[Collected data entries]
#####
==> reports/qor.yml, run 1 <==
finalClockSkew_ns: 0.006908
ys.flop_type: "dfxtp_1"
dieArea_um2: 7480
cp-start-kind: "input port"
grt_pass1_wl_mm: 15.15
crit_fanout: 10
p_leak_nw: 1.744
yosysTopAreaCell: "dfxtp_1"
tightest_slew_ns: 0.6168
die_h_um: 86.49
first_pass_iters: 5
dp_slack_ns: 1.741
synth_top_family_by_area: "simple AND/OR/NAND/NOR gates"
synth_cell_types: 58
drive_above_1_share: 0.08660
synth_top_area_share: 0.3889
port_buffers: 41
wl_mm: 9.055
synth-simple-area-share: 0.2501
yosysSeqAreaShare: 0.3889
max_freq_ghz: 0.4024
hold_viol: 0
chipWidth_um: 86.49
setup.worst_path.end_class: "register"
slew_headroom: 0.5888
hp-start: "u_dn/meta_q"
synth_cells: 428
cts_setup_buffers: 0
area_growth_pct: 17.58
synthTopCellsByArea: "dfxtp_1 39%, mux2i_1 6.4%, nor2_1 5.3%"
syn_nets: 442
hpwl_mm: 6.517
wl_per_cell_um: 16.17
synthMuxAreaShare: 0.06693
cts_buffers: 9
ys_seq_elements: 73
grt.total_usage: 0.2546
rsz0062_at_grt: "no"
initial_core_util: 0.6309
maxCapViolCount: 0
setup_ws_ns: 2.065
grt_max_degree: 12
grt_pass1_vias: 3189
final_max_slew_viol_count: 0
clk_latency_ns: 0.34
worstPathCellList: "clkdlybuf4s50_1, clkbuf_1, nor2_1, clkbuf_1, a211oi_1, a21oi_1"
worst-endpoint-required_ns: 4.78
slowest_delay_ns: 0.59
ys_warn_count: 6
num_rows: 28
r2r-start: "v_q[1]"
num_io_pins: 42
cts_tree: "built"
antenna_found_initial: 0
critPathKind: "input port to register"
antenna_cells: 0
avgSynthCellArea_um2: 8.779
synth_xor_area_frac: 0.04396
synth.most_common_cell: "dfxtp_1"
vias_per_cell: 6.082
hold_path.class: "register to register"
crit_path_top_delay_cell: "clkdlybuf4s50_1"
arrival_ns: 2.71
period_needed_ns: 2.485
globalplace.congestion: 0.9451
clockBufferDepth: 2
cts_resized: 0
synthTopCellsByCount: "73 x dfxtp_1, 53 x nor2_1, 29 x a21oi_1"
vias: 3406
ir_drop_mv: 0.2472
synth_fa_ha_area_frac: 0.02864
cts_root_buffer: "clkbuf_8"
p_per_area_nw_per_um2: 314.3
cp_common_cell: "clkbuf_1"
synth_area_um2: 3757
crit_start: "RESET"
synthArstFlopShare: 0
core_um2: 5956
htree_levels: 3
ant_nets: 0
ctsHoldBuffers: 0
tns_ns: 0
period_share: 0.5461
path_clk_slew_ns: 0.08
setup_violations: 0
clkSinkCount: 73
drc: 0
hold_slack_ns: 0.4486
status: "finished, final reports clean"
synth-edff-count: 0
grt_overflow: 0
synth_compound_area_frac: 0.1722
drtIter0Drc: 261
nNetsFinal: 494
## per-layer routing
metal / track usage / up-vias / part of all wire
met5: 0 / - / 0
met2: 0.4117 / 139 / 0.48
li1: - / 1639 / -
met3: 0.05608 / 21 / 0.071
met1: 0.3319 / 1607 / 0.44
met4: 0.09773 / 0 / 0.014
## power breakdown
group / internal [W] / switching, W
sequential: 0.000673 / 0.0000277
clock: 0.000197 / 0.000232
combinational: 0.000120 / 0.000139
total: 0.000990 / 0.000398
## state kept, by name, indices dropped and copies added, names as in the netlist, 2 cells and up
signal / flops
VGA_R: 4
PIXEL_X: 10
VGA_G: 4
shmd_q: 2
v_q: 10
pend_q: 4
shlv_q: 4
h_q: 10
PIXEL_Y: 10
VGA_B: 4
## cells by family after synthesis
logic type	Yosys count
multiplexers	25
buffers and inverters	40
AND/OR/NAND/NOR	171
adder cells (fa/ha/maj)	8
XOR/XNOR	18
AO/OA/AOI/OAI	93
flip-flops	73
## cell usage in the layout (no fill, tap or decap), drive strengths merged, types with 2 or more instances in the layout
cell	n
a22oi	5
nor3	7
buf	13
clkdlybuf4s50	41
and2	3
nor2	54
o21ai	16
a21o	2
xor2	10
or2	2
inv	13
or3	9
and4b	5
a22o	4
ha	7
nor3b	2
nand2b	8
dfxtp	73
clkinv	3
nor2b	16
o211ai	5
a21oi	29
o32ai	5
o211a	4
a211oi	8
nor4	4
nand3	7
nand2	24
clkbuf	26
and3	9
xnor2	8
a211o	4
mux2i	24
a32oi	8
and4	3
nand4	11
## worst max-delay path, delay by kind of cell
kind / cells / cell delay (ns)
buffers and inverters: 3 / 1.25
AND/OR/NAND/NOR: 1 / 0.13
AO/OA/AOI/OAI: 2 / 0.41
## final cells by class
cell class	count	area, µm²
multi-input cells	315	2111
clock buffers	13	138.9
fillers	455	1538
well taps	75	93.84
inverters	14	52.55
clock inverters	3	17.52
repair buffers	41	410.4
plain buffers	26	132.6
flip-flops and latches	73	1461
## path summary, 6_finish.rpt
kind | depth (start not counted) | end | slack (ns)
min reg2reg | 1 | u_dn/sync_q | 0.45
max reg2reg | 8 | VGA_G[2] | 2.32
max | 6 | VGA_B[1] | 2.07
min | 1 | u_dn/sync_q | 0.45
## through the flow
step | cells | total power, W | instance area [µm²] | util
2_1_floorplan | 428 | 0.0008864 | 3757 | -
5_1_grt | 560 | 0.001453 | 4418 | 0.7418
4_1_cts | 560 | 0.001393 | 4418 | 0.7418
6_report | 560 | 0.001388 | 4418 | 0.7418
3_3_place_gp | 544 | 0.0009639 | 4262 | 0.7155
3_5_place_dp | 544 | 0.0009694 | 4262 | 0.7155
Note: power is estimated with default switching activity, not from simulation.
#####
→ Assigned task:
Search the data above for lines holding "power" and copy each of them.

→ Written response:
## power breakdown
step | cells | total power, W | instance area [µm²] | util
Note: power is estimated with default switching activity, not from simulation.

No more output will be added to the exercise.